FIG. 3 is an enlarged sectional view taken along line III-III of FIG. 1;

FIG. 4 is an enlarged sectional view taken along the line IV-IV in FIG. 1;

FIG. 5 is an enlarged sectional view showing a state where a branch pipe is joined to a common flange.

FIG. 6 is a sectional view taken along line VI-VI of FIG.

FIG. 7 is an enlarged sectional view showing a state in which a branch pipe is inserted into a common flange.

FIG. 8 is an enlarged sectional view showing a state in which the branch pipe is joined to a common flange.

[Explanation of symbols]

DESCRIPTION OF SYMBOLS 1 Internal combustion engine A1, A2, A3, A4 Cylinder 2 Cylinder head 3 Longitudinal side surface of cylinder head 4, 5, 6, 7 Intake port 8 Intake manifold 9 Intake inlet pipe 10 Surge tank 11, 12, 13, 14 Branch pipe 15 Common Flange 15a Mounting hole in common flange 15b Outer surface of common flange 22 Socket tube section 23 Flange section 24 Heating wire

Continuing from the front page (72) Yoshihiro Kimoto 2-1-1, Taoyuan, Ikeda-shi, Osaka Daihatsu Industry Co., Ltd. (72) Takeharu Suga 175, Ojihara, Hachihonmatsu-cho, Higashihiroshima-shi, Hiroshima F term in Kyo Co., Ltd. (reference) 3H019 BA41 DA01 DA07 4F211 AA25 AA29 AD05 AD12 AG08 AH17 AK09 TA01 TC08 TC11 TD02 TD07 TN31

Claims (1)

[Claims] 2. The method according to claim 1, wherein one end of each branch pipe in the intake manifold made of a thermoplastic hard synthetic resin is heat-sealed to a common flange or a surge tank for connecting the intake manifold to an internal combustion engine.

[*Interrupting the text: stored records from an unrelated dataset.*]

File: src/rtl/layer_mixer.sv
// rtl/layer_mixer.sv - priority compositor of overlay layers over a background, with blink and sync-aligned pipeline
module layer_mixer #(
  parameter int NUM_LAYERS   = 4,
  parameter int COLOR_W      = 4,
  parameter int PIPE_STAGES  = 2,
  parameter int BLINK_FRAMES = 30
) (
  input  logic                            clk,
  input  logic                            reset,
  input  logic                            p_tick,
  input  logic                            video_on,
  input  logic                            hsync_in,
  input  logic                            vsync_in,
  input  logic [NUM_LAYERS-1:0]           layer_on,
  input  logic [NUM_LAYERS*3*COLOR_W-1:0] layer_rgb,
  input  logic [3*COLOR_W-1:0]            bg_rgb,
  input  logic [NUM_LAYERS-1:0]           cfg_enable,
  input  logic [NUM_LAYERS-1:0]           cfg_blink,
  output logic [COLOR_W-1:0]              red,
  output logic [COLOR_W-1:0]              green,
  output logic [COLOR_W-1:0]              blue,
  output logic                            hsync,
  output logic                            vsync,
  output logic                            frame_start
);

  localparam int RGB_W = 3 * COLOR_W;
  localparam int CNT_W = $clog2(BLINK_FRAMES) + 1;
  localparam int SW    = RGB_W + 2;

  logic                  vsync_prev;
  logic                  frame_bnd;
  logic                  cnt_wrap;
  logic [CNT_W-1:0]      frame_cnt;
  logic                  blink_phase;
  logic [NUM_LAYERS-1:0] en_sh;
  logic [NUM_LAYERS-1:0] blink_sh;
  logic [NUM_LAYERS-1:0] en_eff;
  logic [NUM_LAYERS-1:0] blink_eff;
  logic                  phase_eff;
  logic [NUM_LAYERS-1:0] eligible;
  logic [RGB_W-1:0]      sel_rgb;
  logic [SW-1:0]         pipe [PIPE_STAGES];

  // Frame boundary is a vsync falling edge seen on a pixel tick.
  assign frame_bnd = p_tick & ~vsync_in & vsync_prev;
  assign cnt_wrap  = (frame_cnt == CNT_W'(BLINK_FRAMES - 1));

  // On the boundary pixel itself, selection already sees the config and phase about to be loaded.
  assign en_eff    = frame_bnd ? cfg_enable : en_sh;
  assign blink_eff = frame_bnd ? cfg_blink : blink_sh;
  assign phase_eff = (frame_bnd & cnt_wrap) ? ~blink_phase : blink_phase;
  assign eligible  = layer_on & en_eff & (~blink_eff | {NUM_LAYERS{phase_eff}});

  // Frame tracking: edge detector, shadow config load and blink counter.
  always_ff @(posedge clk) begin
    if (reset) begin
      vsync_prev  <= 1'b1;
      frame_start <= 1'b0;
      frame_cnt   <= '0;
      blink_phase <= 1'b1;
      en_sh       <= '1;
      blink_sh    <= '0;
    end else begin
      frame_start <= frame_bnd;
      if (p_tick) vsync_prev <= vsync_in;
      if (frame_bnd) begin
        en_sh    <= cfg_enable;
        blink_sh <= cfg_blink;
        if (cnt_wrap) begin
          frame_cnt   <= '0;
          blink_phase <= ~blink_phase;
        end else begin
          frame_cnt <= frame_cnt + CNT_W'(1);
        end
      end
    end
  end

  // Lowest-index eligible layer wins; background otherwise; black outside the visible area.
  always_comb begin
    sel_rgb = bg_rgb;
    for (int i = NUM_LAYERS - 1; i >= 0; i--) begin
      if (eligible[i]) sel_rgb = layer_rgb[i*RGB_W +: RGB_W];
    end
    if (!video_on) sel_rgb = '0;
  end

  // Colour and sync share one register chain so they stay aligned.
  always_ff @(posedge clk) begin
    if (reset) begin
      for (int s = 0; s < PIPE_STAGES; s++) pipe[s] <= {{RGB_W{1'b0}}, 2'b11};
    end else if (p_tick) begin
      pipe[0] <= {sel_rgb, hsync_in, vsync_in};
      for (int s = 1; s < PIPE_STAGES; s++) pipe[s] <= pipe[s-1];
    end
  end

  assign {red, green, blue, hsync, vsync} = pipe[PIPE_STAGES-1];

endmodule
===== src/rtl/c_demux_bus_reg.sv =====
// Registered one-to-many bus demultiplexer with a one-entry valid/ready holding register per lane.
// Optional sticky out-of-range select flag on ERR is enabled by defining C_DEMUX_ERR_EN.
module c_demux_bus_reg #(
  parameter int C_WIDTH     = 2,
  parameter int C_OUTPUTS   = 4,
  parameter int C_SEL_WIDTH = 2,
  parameter int C_HAS_CE    = 0,
  parameter     C_SINIT_VAL = "0"
) (
  input  logic                           CLK,
  input  logic                           ACLR_N,
  input  logic                           CE,
  input  logic                           SCLR,
  input  logic [C_WIDTH-1:0]             D,
  input  logic [C_SEL_WIDTH-1:0]         S,
  input  logic                           DV,
  output logic                           D_RDY,
  output logic [C_OUTPUTS*C_WIDTH-1:0]   Q,
  output logic [C_OUTPUTS-1:0]           QV,
  input  logic [C_OUTPUTS-1:0]           QR,
  output logic                           ERR
);

  localparam int SINIT_BITS = $bits(C_SINIT_VAL);
  localparam int NSEL       = 2 ** C_SEL_WIDTH;

  // C_SINIT_VAL is an ASCII string of '0'/'1'; its rightmost character is bit 0.
  function automatic logic [C_WIDTH-1:0] sinit_word();
    logic [SINIT_BITS-1:0] str;
    logic [C_WIDTH-1:0]    v;
    str = C_SINIT_VAL;
    v   = '0;
    for (int i = 0; i < C_WIDTH; i++) begin
      if (i < SINIT_BITS / 8) begin
        if (str[8*i +: 8] == 8'h31) v[i] = 1'b1;
      end
    end
    return v;
  endfunction

  localparam logic [C_WIDTH-1:0] SINIT = sinit_word();

  logic                         en;
  logic                         rdy;
  logic [NSEL-1:0]              free_ext;
  logic [C_OUTPUTS-1:0]         sel_hot;
  logic [C_OUTPUTS-1:0]         acc;
  logic [C_OUTPUTS*C_WIDTH-1:0] q_q;
  logic [C_OUTPUTS-1:0]         qv_q;

  assign en = (C_HAS_CE != 0) ? CE : 1'b1;

  // Selects beyond the last lane read as always free, so out-of-range words are taken and dropped.
  always_comb begin
    free_ext = '1;
    sel_hot  = '0;
    for (int i = 0; i < C_OUTPUTS; i++) begin
      free_ext[i] = ~qv_q[i] | QR[i];
      sel_hot[i]  = (S == C_SEL_WIDTH'(i));
    end
  end

  assign rdy   = ACLR_N & en & ~SCLR & free_ext[S];
  assign acc   = {C_OUTPUTS{DV & rdy}} & sel_hot;
  assign D_RDY = rdy;
  assign Q     = q_q;
  assign QV    = qv_q;

  // NOTE: the lane data registers are reset as well, because Q must show C_SINIT_VAL during reset.
  always_ff @(posedge CLK or negedge ACLR_N) begin
    if (!ACLR_N) begin
      qv_q <= '0;
      q_q  <= {C_OUTPUTS{SINIT}};
    end else if (SCLR) begin
      qv_q <= '0;
      q_q  <= {C_OUTPUTS{SINIT}};
    end else if (en) begin
      for (int i = 0; i < C_OUTPUTS; i++) begin
        // NOTE: non-blocking writes keep every lane reading pre-edge state regardless of loop order.
        if (acc[i]) begin
          q_q[i*C_WIDTH +: C_WIDTH] <= D;
          qv_q[i]                   <= 1'b1;
        end else if (QR[i]) begin
          qv_q[i] <= 1'b0;
        end
      end
    end
  end

`ifdef C_DEMUX_ERR_EN
  logic [NSEL-1:0] oor_ext;
  logic            err_q;

  always_comb begin
    oor_ext = '1;
    for (int i = 0; i < C_OUTPUTS; i++) oor_ext[i] = 1'b0;
  end

  // OR-ing rather than an if keeps an unknown select visible as X on ERR.
  always_ff @(posedge CLK or negedge ACLR_N) begin
    if (!ACLR_N) begin
      err_q <= 1'b0;
    end else if (SCLR) begin
      err_q <= 1'b0;
    end else begin
      err_q <= err_q | (en & DV & oor_ext[S]);
    end
  end

  assign ERR = err_q;
`else
  assign ERR = 1'b0;
`endif

endmodule
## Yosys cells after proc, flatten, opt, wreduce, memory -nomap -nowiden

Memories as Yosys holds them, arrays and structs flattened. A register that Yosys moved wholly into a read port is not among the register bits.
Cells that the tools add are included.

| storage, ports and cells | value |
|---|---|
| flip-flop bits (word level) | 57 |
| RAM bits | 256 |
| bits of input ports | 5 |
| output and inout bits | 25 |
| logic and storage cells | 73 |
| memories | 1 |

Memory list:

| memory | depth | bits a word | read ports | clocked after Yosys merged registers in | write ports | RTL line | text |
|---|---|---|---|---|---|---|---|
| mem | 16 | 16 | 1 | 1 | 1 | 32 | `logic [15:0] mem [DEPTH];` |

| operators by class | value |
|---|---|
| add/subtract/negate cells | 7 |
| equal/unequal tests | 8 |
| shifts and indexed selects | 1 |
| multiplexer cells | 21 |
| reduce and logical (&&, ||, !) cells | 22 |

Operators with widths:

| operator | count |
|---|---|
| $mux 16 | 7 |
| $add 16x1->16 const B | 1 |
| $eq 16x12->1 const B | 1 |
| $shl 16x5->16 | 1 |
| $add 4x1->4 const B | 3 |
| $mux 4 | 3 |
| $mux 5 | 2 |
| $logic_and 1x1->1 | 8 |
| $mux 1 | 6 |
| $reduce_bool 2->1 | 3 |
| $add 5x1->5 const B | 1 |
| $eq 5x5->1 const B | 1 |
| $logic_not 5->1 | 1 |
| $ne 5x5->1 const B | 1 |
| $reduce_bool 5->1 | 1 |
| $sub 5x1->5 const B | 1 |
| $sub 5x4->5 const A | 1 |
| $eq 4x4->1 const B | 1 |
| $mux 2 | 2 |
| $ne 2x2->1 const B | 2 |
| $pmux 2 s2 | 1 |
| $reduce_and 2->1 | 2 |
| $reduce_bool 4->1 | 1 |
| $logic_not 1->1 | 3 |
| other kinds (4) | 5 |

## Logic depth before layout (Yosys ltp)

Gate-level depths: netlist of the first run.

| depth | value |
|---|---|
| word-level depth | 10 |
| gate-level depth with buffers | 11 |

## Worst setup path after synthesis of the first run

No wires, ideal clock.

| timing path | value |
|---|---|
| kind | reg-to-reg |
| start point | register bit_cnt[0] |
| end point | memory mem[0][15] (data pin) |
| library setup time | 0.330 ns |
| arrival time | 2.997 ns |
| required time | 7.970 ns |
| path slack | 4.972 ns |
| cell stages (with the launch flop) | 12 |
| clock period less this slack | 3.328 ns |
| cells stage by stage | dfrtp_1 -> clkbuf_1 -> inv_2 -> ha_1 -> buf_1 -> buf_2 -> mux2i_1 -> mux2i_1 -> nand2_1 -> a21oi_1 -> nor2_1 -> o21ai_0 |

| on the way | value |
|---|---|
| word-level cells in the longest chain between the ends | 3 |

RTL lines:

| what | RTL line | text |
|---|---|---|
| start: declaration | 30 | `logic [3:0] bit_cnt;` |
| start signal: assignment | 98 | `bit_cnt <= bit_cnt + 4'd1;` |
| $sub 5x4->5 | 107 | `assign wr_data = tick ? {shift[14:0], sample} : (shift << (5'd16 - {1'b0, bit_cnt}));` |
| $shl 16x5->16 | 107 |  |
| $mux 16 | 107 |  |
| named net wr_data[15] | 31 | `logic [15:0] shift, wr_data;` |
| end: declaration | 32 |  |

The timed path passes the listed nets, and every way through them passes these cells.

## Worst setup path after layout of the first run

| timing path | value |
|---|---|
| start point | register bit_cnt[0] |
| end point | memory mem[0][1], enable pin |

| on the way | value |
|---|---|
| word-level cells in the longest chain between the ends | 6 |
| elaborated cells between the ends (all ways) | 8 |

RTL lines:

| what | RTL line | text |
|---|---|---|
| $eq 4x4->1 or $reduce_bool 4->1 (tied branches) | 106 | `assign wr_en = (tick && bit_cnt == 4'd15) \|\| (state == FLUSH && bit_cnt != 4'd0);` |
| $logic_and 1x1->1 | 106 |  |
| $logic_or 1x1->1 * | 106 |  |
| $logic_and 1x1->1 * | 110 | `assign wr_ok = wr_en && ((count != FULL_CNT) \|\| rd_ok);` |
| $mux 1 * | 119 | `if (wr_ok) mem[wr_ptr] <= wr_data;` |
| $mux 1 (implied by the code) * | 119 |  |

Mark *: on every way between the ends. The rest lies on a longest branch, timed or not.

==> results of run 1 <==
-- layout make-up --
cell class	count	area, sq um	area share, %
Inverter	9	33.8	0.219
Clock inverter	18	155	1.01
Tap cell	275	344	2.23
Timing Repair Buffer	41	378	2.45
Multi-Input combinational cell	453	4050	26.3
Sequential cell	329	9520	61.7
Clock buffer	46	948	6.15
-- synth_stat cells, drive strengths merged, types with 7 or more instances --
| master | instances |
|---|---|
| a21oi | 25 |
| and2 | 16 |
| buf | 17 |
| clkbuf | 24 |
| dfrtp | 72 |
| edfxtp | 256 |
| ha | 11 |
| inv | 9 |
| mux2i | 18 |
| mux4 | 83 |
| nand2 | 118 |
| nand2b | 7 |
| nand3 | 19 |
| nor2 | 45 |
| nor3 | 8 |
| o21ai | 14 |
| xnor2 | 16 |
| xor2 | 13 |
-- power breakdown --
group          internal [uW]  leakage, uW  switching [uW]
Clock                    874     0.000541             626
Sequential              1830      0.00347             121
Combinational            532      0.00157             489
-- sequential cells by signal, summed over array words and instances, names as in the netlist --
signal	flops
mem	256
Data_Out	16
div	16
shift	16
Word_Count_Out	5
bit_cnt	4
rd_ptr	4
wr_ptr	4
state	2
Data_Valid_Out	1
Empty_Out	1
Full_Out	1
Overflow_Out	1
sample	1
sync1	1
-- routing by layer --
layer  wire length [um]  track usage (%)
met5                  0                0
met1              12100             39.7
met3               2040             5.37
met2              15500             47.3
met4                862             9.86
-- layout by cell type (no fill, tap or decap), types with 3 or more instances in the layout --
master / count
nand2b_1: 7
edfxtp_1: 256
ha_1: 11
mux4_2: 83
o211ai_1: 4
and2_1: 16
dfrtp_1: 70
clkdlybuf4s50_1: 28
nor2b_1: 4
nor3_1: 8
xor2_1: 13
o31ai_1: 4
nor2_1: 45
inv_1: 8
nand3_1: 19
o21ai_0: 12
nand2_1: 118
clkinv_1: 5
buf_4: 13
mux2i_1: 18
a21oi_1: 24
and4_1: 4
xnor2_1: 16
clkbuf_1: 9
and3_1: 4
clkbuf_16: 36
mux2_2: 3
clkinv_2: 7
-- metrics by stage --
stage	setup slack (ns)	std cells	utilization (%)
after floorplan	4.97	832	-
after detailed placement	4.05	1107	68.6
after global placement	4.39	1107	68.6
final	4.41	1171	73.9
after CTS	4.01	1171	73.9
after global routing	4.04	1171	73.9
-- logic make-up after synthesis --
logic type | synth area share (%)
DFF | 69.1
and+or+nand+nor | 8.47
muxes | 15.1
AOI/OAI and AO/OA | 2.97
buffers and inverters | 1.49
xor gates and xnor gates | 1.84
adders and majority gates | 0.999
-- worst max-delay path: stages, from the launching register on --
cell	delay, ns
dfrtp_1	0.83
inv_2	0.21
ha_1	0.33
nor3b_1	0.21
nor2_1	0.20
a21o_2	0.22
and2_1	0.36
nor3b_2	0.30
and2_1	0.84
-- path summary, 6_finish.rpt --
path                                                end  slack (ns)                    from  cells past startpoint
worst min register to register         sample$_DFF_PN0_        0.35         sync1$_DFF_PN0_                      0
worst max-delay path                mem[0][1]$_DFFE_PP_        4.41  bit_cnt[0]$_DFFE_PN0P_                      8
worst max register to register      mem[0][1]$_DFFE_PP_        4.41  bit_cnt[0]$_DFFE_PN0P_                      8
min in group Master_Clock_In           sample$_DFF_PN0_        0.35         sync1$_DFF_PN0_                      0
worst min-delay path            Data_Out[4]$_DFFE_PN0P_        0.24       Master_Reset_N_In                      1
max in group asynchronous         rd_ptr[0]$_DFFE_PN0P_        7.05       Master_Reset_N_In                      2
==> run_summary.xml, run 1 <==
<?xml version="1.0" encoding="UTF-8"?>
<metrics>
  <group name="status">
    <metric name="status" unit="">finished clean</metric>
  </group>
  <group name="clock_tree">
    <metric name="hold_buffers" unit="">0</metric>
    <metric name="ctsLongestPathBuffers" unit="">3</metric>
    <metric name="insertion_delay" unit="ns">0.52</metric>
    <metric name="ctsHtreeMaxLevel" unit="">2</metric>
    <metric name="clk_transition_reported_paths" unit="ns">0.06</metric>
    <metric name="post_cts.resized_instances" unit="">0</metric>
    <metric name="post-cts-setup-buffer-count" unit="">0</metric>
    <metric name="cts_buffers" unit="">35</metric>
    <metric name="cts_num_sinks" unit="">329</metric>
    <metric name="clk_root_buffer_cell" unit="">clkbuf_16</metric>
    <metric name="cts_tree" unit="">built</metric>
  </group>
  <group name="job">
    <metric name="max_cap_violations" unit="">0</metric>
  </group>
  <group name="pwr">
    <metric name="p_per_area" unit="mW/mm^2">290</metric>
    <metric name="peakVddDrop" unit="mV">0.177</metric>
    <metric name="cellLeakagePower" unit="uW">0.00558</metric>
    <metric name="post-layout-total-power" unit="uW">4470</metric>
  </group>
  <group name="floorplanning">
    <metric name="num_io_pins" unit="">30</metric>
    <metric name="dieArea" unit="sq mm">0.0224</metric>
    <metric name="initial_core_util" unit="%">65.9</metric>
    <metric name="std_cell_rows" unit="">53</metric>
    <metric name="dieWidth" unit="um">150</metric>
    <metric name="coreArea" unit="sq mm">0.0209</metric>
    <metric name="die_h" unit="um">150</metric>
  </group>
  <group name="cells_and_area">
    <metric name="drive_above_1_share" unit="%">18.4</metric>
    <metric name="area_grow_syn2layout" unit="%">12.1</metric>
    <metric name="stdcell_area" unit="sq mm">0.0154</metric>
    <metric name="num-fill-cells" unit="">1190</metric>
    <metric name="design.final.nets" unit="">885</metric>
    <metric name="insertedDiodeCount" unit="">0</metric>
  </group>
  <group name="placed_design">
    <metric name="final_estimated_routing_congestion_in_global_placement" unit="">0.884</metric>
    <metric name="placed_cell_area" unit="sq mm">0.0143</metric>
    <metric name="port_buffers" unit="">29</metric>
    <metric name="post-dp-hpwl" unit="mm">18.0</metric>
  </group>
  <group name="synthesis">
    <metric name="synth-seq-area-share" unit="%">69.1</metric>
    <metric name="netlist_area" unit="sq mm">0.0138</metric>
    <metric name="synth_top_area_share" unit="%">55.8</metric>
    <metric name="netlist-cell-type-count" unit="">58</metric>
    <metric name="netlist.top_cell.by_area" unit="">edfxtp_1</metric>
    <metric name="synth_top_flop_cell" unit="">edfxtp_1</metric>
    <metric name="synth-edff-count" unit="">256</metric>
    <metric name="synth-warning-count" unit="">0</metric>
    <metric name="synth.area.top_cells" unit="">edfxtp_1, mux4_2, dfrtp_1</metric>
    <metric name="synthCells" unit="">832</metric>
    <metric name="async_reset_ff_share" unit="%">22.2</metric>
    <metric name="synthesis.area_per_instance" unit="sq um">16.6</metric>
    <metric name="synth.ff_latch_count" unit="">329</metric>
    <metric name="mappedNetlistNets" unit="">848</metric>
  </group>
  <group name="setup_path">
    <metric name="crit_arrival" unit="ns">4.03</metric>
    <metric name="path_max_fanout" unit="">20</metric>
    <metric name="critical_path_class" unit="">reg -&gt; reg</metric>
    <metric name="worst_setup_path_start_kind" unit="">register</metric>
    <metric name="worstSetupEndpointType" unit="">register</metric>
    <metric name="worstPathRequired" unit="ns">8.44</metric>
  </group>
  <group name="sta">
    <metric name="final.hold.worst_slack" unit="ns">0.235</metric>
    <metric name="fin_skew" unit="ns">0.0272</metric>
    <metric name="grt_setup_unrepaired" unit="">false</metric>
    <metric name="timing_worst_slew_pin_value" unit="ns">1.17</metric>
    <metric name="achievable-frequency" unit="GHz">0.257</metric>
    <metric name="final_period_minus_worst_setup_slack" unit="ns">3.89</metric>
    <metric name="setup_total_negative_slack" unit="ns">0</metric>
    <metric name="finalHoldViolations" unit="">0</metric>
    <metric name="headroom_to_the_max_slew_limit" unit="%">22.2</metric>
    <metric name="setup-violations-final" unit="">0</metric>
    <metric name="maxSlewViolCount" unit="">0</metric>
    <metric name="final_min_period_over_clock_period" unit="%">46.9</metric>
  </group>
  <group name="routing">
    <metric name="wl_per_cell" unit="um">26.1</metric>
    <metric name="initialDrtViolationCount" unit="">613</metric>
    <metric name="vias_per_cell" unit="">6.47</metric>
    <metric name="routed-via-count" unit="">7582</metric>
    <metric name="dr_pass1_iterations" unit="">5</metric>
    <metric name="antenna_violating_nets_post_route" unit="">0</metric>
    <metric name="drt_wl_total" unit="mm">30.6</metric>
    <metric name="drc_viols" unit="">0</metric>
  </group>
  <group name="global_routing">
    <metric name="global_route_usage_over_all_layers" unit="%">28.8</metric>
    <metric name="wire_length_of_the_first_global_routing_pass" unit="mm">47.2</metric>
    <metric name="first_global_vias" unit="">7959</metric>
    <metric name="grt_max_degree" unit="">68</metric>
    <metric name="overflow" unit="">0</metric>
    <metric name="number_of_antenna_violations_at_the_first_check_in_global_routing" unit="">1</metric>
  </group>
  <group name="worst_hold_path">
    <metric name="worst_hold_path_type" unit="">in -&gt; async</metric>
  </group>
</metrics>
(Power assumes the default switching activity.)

At one end of the common flange or surge tank, a socket pipe portion inserted into a mounting hole formed in the surge tank, and a common flange or a flange portion abutting against the outer surface of the surge tank are integrally provided, This socket pipe part, in the mounting hole of the common flange or surge tank,
The heating wire formed so as to surround the outside of the socket tube is inserted so as to be located at the corner between the socket tube and the flange, and then the flange contacts the common flange or the outer surface of the surge tank. The method of joining branch pipes in an inertia supercharged intake manifold, characterized in that the heating wire is energized in such a pressed state.